One of the world’s largest city park systems
With more than 9,200 acres of rolling hills, gentle trails, relaxing waterfront and shaded woodlands, Fairmount Park keeps a wealth of natural landscapes within easy reach of all city residents.
You can take a stroll, head out for an afternoon of softball, organized frisbee or pier-side fishing, or just settle in for a family picnic. There are miles of trails for horseback riding, off-road cycling and deep-woods hiking, yet there are also tours of historic mansions, Japanese tea ceremonies and outdoor concerts. Three environmental centers, as well as a wildlife refuge treatment center, help bring the natural world to life for adults as well as children.
In 1876, more than 10 million people journeyed to Philadelphia’s Fairmount Park for the nation’s Centennial celebration. And today, the 8,900 acre expanse remains a refuge from the bustling city, keeping quiet natural landscapes within close reach of all residents.

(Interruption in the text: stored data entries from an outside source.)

## src/rtl/aod_pkg.sv

```systemverilog
// Constants, encodings and carrier types for the arithmetic opcode decoder
package aod_pkg;
    // Opcode match masks and values
    localparam logic [7:0] PFX_MASK = 8'he7;
    localparam logic [7:0] PFX_VAL = 8'h26;
    localparam logic [7:0] RM_MASK = 8'hfc;
    localparam logic [7:0] W_MASK = 8'hfe;
    localparam logic [7:0] ADC_RM = 8'h10;
    localparam logic [7:0] ADC_ACC = 8'h14;
    localparam logic [7:0] SBB_RM = 8'h18;
    localparam logic [7:0] SBB_ACC = 8'h1c;
    localparam logic [7:0] GRP_IMM = 8'h80;
    localparam logic [7:0] GRP_UNARY = 8'hf6;
    localparam logic [7:0] OPC_AAA = 8'h37;
    localparam logic [7:0] OPC_DAA = 8'h27;
    localparam logic [7:0] OPC_AAS = 8'h3f;
    localparam logic [7:0] OPC_DAS = 8'h2f;
    // Middle field of the ModRM byte inside the groups
    localparam logic [2:0] REG_ADC = 3'h2;
    localparam logic [2:0] REG_SBB = 3'h3;
    localparam logic [2:0] REG_NEG = 3'h3;
    localparam logic [2:0] REG_MUL = 3'h4;
    // Mode field and the direct-address case
    localparam logic [1:0] MOD_NODISP = 2'h0;
    localparam logic [1:0] MOD_D8 = 2'h1;
    localparam logic [1:0] MOD_D16 = 2'h2;
    localparam logic [1:0] MOD_REG = 2'h3;
    localparam logic [2:0] RM_DIRECT = 3'h6;
    // Execution clock counts
    localparam logic [2:0] PFX_CLOCKS = 3'h2;
    localparam logic [2:0] PFX_CAP = 3'h4;
    localparam logic [6:0] C_WORD_MEM = 7'h04;
    localparam logic [6:0] C_RM_REG = 7'h03;
    localparam logic [6:0] C_RM_MEM = 7'h0a;
    localparam logic [6:0] C_IMM_REG = 7'h04;
    localparam logic [6:0] C_IMM_MEM = 7'h10;
    localparam logic [6:0] C_ACC_B = 7'h03;
    localparam logic [6:0] C_ACC_W = 7'h04;
    localparam logic [6:0] C_NEG_REG = 7'h03;
    localparam logic [6:0] C_NEG_MEM = 7'h0a;
    localparam logic [6:0] C_AAA = 7'h08;
    localparam logic [6:0] C_DAA = 7'h07;
    localparam logic [6:0] C_AAS = 7'h07;
    localparam logic [6:0] C_DAS = 7'h04;
    localparam logic [6:0] C_MUL_RB_MIN = 7'h1a;
    localparam logic [6:0] C_MUL_RB_MAX = 7'h1c;
    localparam logic [6:0] C_MUL_RW_MIN = 7'h23;
    localparam logic [6:0] C_MUL_RW_MAX = 7'h25;
    localparam logic [6:0] C_MUL_MB_MIN = 7'h20;
    localparam logic [6:0] C_MUL_MB_MAX = 7'h22;
    localparam logic [6:0] C_MUL_MW_MIN = 7'h29;
    localparam logic [6:0] C_MUL_MW_MAX = 7'h2b;

    typedef enum logic [3:0] {
        op_none, add_with_carry, sub_with_borrow_op, sign_change_op, ascii_fix_after_add,
        decimal_fix_after_add, ascii_fix_after_sub, decimal_fix_after_sub, unsigned_multiply_op
    } aod_kind_t;
    typedef enum logic [2:0] {form_none, form_rm, form_imm, form_acc, form_unary} aod_form_t;
    typedef enum logic [1:0] {extra_segment, code_segment, stack_segment, data_segment} aod_seg_t;
    typedef enum logic [2:0] {
        st_opc = 3'h0, st_modrm = 3'h1, st_disp_lo = 3'h3, st_disp_hi = 3'h2, st_imm_lo = 3'h6, st_imm_hi = 3'h7
    } aod_state_t;

    typedef struct packed {
        logic word;
        logic [2:0] idx;
        logic high;
    } aod_reg_t;

    typedef struct packed {
        aod_kind_t kind;
        aod_form_t form;
        logic word;
        logic dir_to_reg;
        logic sx;
        logic seg_ovr_valid;
        aod_seg_t seg;
        logic [2:0] pfx_clocks;
        logic [1:0] mode;
        logic [2:0] reg_fld;
        logic [2:0] rm_fld;
        logic is_mem;
        aod_reg_t reg_sel;
        aod_reg_t rm_sel;
        logic [15:0] disp;
        logic [15:0] imm;
        logic [6:0] clk_min;
        logic [6:0] clk_max;
    } aod_op_t;

    typedef struct packed {
        aod_state_t st;
        aod_op_t w;
        aod_op_t o;
        logic op_valid;
        logic unsup;
        logic [1:0] disp_n;
        logic [1:0] imm_n;
    } aod_core_t;
endpackage

```

## src/rtl/aod_field_map.sv

```systemverilog
// ModRM field mapping: register selects, memory flag and displacement length
`timescale 1ns/1ps
module aod_field_map (
    // ModRM byte and width bit
    input wire logic [7:0] modrm_i,
    input wire logic word_i,
    // Decoded fields
    output aod_pkg::aod_reg_t reg_sel_o,
    output aod_pkg::aod_reg_t rm_sel_o,
    output logic is_mem_o,
    output logic [1:0] disp_n_o
);
    logic [2:0] fld [2];
    aod_pkg::aod_reg_t sel [2];

    assign fld[0] = modrm_i[5:3];
    assign fld[1] = modrm_i[2:0];

    // Byte selects fold onto the low word registers, high half picked by the top bit
    for (genvar g = 0; g < 2; g++) begin : g_sel
        assign sel[g].word = word_i;
        assign sel[g].idx = word_i ? fld[g] : {1'b0, fld[g][1:0]};
        assign sel[g].high = ~word_i & fld[g][2];
    end

    assign reg_sel_o = sel[0];
    assign rm_sel_o = sel[1];
    assign is_mem_o = (modrm_i[7:6] != aod_pkg::MOD_REG);
    assign disp_n_o = (modrm_i[7:6] == aod_pkg::MOD_D8) ? 2'h1 :
        (modrm_i[7:6] == aod_pkg::MOD_D16) ? 2'h2 :
        (modrm_i[7:6] == aod_pkg::MOD_NODISP && modrm_i[2:0] == aod_pkg::RM_DIRECT) ? 2'h2 : 2'h0;
endmodule // aod_field_map

```

## src/rtl/aod_decoder.sv

```systemverilog
// Arithmetic opcode decoder: prefixes, carry/borrow arithmetic, adjusts and multiply
// Operation
// - Bytes 2e, 36, 3e, 26 are segment override prefixes costing two clocks each, counted up to six clocks in total.
// - Add with carry decodes from 000100dw, 100000sw reg 010, 0001010w.
// - Subtract with borrow decodes from 000110dw, 100000sw reg 011, 0001110w.
// - Sign change decodes from 1111011w reg 011; three clocks register, ten memory.
// - Byte 37 is the ASCII fix after addition.
// - Byte 27 is the decimal fix after addition.
// - Byte 3f is the ASCII fix after subtraction.
// - Byte 2f is the decimal fix after subtraction, four clocks.
// - Unsigned multiply decodes from 1111011w reg 100 with its clock ranges.
// - Word memory accesses add four clocks to the byte count, except multiply, which takes its own word memory range.
// - Register field picks word registers, or low then high bytes when narrow.
// - Mode 01 takes one displacement byte sign-extended to sixteen bits.
`timescale 1ns/1ps
module aod_decoder (
    // Clock and reset
    input wire logic clk_i,
    input wire logic rst_i,
    // Instruction bytes from prefetch
    input wire logic byte_valid_i,
    input wire logic [7:0] byte_i,
    // Decoded operation
    output logic op_valid_o,
    output aod_pkg::aod_op_t op_o,
    output logic unsup_o
);
    aod_pkg::aod_core_t q;
    aod_pkg::aod_core_t d;
    aod_pkg::aod_reg_t fm_reg;
    aod_pkg::aod_reg_t fm_rm;
    logic fm_mem;
    logic [1:0] fm_dn;
    logic emit;
    logic drop;
    logic [1:0] pfx_seg_in;

    aod_field_map u_field_map (
        .modrm_i(byte_i),
        .word_i(q.w.word),
        .reg_sel_o(fm_reg),
        .rm_sel_o(fm_rm),
        .is_mem_o(fm_mem),
        .disp_n_o(fm_dn)
    );

    assign pfx_seg_in = byte_i[4:3];

    function automatic aod_pkg::aod_state_t after_disp(input logic [1:0] imm_n);
        after_disp = (imm_n != 2'h0) ? aod_pkg::st_imm_lo : aod_pkg::st_opc;
    endfunction

    // Clock cost is worked out once at emission so every form shares one table
    function automatic logic [13:0] cost(input aod_pkg::aod_op_t o);
        logic [6:0] mn;
        logic [6:0] mx;
        logic [6:0] extra;
        mn = 7'h00;
        mx = 7'h00;
        extra = (o.is_mem && o.word) ? aod_pkg::C_WORD_MEM : 7'h00;
        unique case (o.kind)
            aod_pkg::add_with_carry, aod_pkg::sub_with_borrow_op: begin
                if (o.form == aod_pkg::form_acc) begin
                    mn = o.word ? aod_pkg::C_ACC_W : aod_pkg::C_ACC_B;
                end else if (o.form == aod_pkg::form_imm) begin
                    mn = o.is_mem ? aod_pkg::C_IMM_MEM + extra : aod_pkg::C_IMM_REG;
                end else begin
                    mn = o.is_mem ? aod_pkg::C_RM_MEM + extra : aod_pkg::C_RM_REG;
                end
            end
            aod_pkg::sign_change_op: mn = o.is_mem ? aod_pkg::C_NEG_MEM + extra : aod_pkg::C_NEG_REG;
            aod_pkg::ascii_fix_after_add: mn = aod_pkg::C_AAA;
            aod_pkg::decimal_fix_after_add: mn = aod_pkg::C_DAA;
            aod_pkg::ascii_fix_after_sub: mn = aod_pkg::C_AAS;
            aod_pkg::decimal_fix_after_sub: mn = aod_pkg::C_DAS;
            aod_pkg::unsigned_multiply_op: mn = 7'h00;
            default: mn = 7'h00;
        endcase
        mx = mn;
        // Multiply figures already include the word memory penalty
        if (o.kind == aod_pkg::unsigned_multiply_op) begin
            unique case ({o.is_mem, o.word})
                2'h0: begin mn = aod_pkg::C_MUL_RB_MIN; mx = aod_pkg::C_MUL_RB_MAX; end
                2'h1: begin mn = aod_pkg::C_MUL_RW_MIN; mx = aod_pkg::C_MUL_RW_MAX; end
                2'h2: begin mn = aod_pkg::C_MUL_MB_MIN; mx = aod_pkg::C_MUL_MB_MAX; end
                2'h3: begin mn = aod_pkg::C_MUL_MW_MIN; mx = aod_pkg::C_MUL_MW_MAX; end
            endcase
        end
        cost = {mn, mx};
    endfunction

    always_comb begin
        d = q;
        d.op_valid = 1'b0;
        d.unsup = 1'b0;
        emit = 1'b0;
        drop = 1'b0;
        if (byte_valid_i) begin
            unique case (q.st)
                aod_pkg::st_opc: begin
                    d.w = '0;
                    d.w.seg_ovr_valid = q.w.seg_ovr_valid;
                    d.w.seg = q.w.seg;
                    d.w.pfx_clocks = q.w.pfx_clocks;
                    d.w.word = byte_i[0];
                    d.w.dir_to_reg = byte_i[1];
                    d.w.sx = byte_i[1];
                    if ((byte_i & aod_pkg::PFX_MASK) == aod_pkg::PFX_VAL) begin
                        d.w.seg_ovr_valid = 1'b1;
                        d.w.seg = aod_pkg::aod_seg_t'(byte_i[4:3]);
                        if (q.w.pfx_clocks <= aod_pkg::PFX_CAP) begin
                            d.w.pfx_clocks = q.w.pfx_clocks + aod_pkg::PFX_CLOCKS;
                        end
                    end else if ((byte_i & aod_pkg::RM_MASK) == aod_pkg::ADC_RM) begin
                        d.w.kind = aod_pkg::add_with_carry;
                        d.w.form = aod_pkg::form_rm;
                        d.st = aod_pkg::st_modrm;
                    end else if ((byte_i & aod_pkg::RM_MASK) == aod_pkg::SBB_RM) begin
                        d.w.kind = aod_pkg::sub_with_borrow_op;
                        d.w.form = aod_pkg::form_rm;
                        d.st = aod_pkg::st_modrm;
                    end else if ((byte_i & aod_pkg::RM_MASK) == aod_pkg::GRP_IMM) begin
                        d.w.form = aod_pkg::form_imm;
                        d.st = aod_pkg::st_modrm;
                    end else if ((byte_i & aod_pkg::W_MASK) == aod_pkg::GRP_UNARY) begin
                        d.w.form = aod_pkg::form_unary;
                        d.st = aod_pkg::st_modrm;
                    end else if ((byte_i & aod_pkg::W_MASK) == aod_pkg::ADC_ACC ||
                                 (byte_i & aod_pkg::W_MASK) == aod_pkg::SBB_ACC) begin
                        d.w.kind = ((byte_i & aod_pkg::W_MASK) == aod_pkg::ADC_ACC) ?
                            aod_pkg::add_with_carry : aod_pkg::sub_with_borrow_op;
                        d.w.form = aod_pkg::form_acc;
                        d.imm_n = byte_i[0] ? 2'h2 : 2'h1;
                        d.st = aod_pkg::st_imm_lo;
                    end else if (byte_i == aod_pkg::OPC_AAA) begin
                        d.w.kind = aod_pkg::ascii_fix_after_add;
                        emit = 1'b1;
                    end else if (byte_i == aod_pkg::OPC_DAA) begin
                        d.w.kind = aod_pkg::decimal_fix_after_add;
                        emit = 1'b1;
                    end else if (byte_i == aod_pkg::OPC_AAS) begin
                        d.w.kind = aod_pkg::ascii_fix_after_sub;
                        emit = 1'b1;
                    end else if (byte_i == aod_pkg::OPC_DAS) begin
                        d.w.kind = aod_pkg::decimal_fix_after_sub;
                        emit = 1'b1;
                    end else begin
                        drop = 1'b1;
                    end
                end
                aod_pkg::st_modrm: begin
                    d.w.mode = byte_i[7:6];
                    d.w.reg_fld = byte_i[5:3];
                    d.w.rm_fld = byte_i[2:0];
                    d.w.reg_sel = fm_reg;
                    d.w.rm_sel = fm_rm;
                    d.w.is_mem = fm_mem;
                    d.disp_n = fm_dn;
                    d.imm_n = 2'h0;
                    if (q.w.form == aod_pkg::form_imm) begin
                        d.w.dir_to_reg = 1'b0;
                        d.imm_n = (q.w.word && !q.w.sx) ? 2'h2 : 2'h1;
                        if (byte_i[5:3] == aod_pkg::REG_ADC) begin
                            d.w.kind = aod_pkg::add_with_carry;
                        end else if (byte_i[5:3] == aod_pkg::REG_SBB) begin
                            d.w.kind = aod_pkg::sub_with_borrow_op;
                        end else begin
                            drop = 1'b1;
                        end
                    end else if (q.w.form == aod_pkg::form_unary) begin
                        d.w.dir_to_reg = 1'b0;
                        if (byte_i[5:3] == aod_pkg::REG_NEG) begin
                            d.w.kind = aod_pkg::sign_change_op;
                        end else if (byte_i[5:3] == aod_pkg::REG_MUL) begin
                            d.w.kind = aod_pkg::unsigned_multiply_op;
                        end else begin
                            drop = 1'b1;
                        end
                    end
                    d.st = (fm_dn != 2'h0) ? aod_pkg::st_disp_lo : after_disp(d.imm_n);
                    emit = (d.st == aod_pkg::st_opc);
                end
                aod_pkg::st_disp_lo: begin
                    d.w.disp = (q.w.mode == aod_pkg::MOD_D8) ? {{8{byte_i[7]}}, byte_i} : {8'h00, byte_i};
                    d.st = (q.disp_n == 2'h2) ? aod_pkg::st_disp_hi : after_disp(q.imm_n);
                    emit = (d.st == aod_pkg::st_opc);
                end
                aod_pkg::st_disp_hi: begin
                    d.w.disp[15:8] = byte_i;
                    d.st = after_disp(q.imm_n);
                    emit = (d.st == aod_pkg::st_opc);
                end
                aod_pkg::st_imm_lo: begin
                    d.w.imm = (q.w.form == aod_pkg::form_imm && q.w.sx && q.w.word) ?
                        {{8{byte_i[7]}}, byte_i} : {8'h00, byte_i};
                    d.st = (q.imm_n == 2'h2) ? aod_pkg::st_imm_hi : aod_pkg::st_opc;
                    emit = (d.st == aod_pkg::st_opc);
                end
                aod_pkg::st_imm_hi: begin
                    d.w.imm[15:8] = byte_i;
                    d.st = aod_pkg::st_opc;
                    emit = 1'b1;
                end
            endcase
        end
        // An unknown opcode also discards any pending override
        if (drop) begin
            d.unsup = 1'b1;
            d.st = aod_pkg::st_opc;
            d.w = '0;
        end else if (emit) begin
            d.o = d.w;
            {d.o.clk_min, d.o.clk_max} = cost(d.w);
            d.op_valid = 1'b1;
            d.w.seg_ovr_valid = 1'b0;
            d.w.pfx_clocks = 3'h0;
        end
    end

    always_ff @(posedge clk_i) begin
        if (rst_i) begin
            q <= '0;
        end else begin
            q <= d;
        end
    end

    assign op_valid_o = q.op_valid;
    assign op_o = q.o;
    assign unsup_o = q.unsup;
endmodule // aod_decoder

```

A Victorian-style trolley offers tours of the Colonial-era mansions that dot the landscape. Two outdoor concert venues feature some of the tops names in music. The world-famous Philadelphia Museum of Art sits at the headway of the Park and overlooks the row of Victorian-era boathouses that have become architectural landmarks.

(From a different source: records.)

==> config.mk <==
export PLATFORM = sky130hd
export DESIGN_NAME = dual_counter_capture_output
export DESIGN_NICKNAME = d
export VERILOG_FILES = /design/src/design/timer_pkg.sv /design/src/design/clock_prescaler.sv /design/src/design/dual_counter_capture_output.sv
export VERILOG_INCLUDE_DIRS = /design/src /design/src/design
export SDC_FILE = /design/constraint.sdc
export NUM_CORES = 1
export LEC_CHECK = 0
export ABC_CLOCK_PERIOD_IN_PS = 9950
export CORE_ASPECT_RATIO = 0.6
export CORE_MARGIN = 2
export CORE_UTILIZATION = 29
export DETAILED_ROUTE_END_ITERATION = 12
export DONT_BUFFER_PORTS = 1
export GPL_TIMING_DRIVEN = 0
export PLACE_DENSITY = 0.51
export SLEW_MARGIN = 20
export SYNTH_ARGS = -nofsm -noshare
export SYNTH_HDL_FRONTEND = slang
export SYNTH_SLANG_ARGS = --single-unit
export TNS_END_PERCENT = 30
==> constraint.sdc <==
create_clock -name clk_sys -period 9.95 [get_ports clk_sys]
set_input_delay 0.4975 -clock clk_sys [delete_from_list [all_inputs] [get_ports clk_sys]]
set_output_delay 0.4975 -clock clk_sys [all_outputs]
set_load 0.01 [all_outputs]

Bankruptcy and the quest for clean water were the two driving forces behind the creation of Fairmount Park. When Robert Morris, financier of the Revolutionary War, went bankrupt, his country farm and gardens were purchased by another businessman who created such lovely gardens, he charged admission. The property changed hands again only to suffer from yet another economic downturn.
In 1843, a shrewd city councilman pressed to purchase the property which was situated above the municipal water works. By purchasing the property and designating it as parkland, the city was able to end the industrial contamination of the river that had occurred downstream.
Over the next century, the city acquired additional lands and recruited landscape architects to develop a plan that would preserve the park’s natural features but maximize public accessibility and emphasize its lovely vistas.
All areas of the park are open from sunrise to sunset. Picnic facilities are available on a first-come, first-serve basis. Because the wildneress trails for off-road biking and horseback riding require extra maintenance, a permit is required for their use. Find out more at fairmountpark.org.
The Park’s playgrounds are a hit with kids, and so is the Philadelphia Zoo, America’s oldest zoo. Lloyd Hall, the Park’s newest facility, offers indoor recreational activities.
Straddling the Piedmont and Inner Coastal Planes, Fairmount Park provides an unexpected diversity of wildlife, foliage, wildlife and landscape.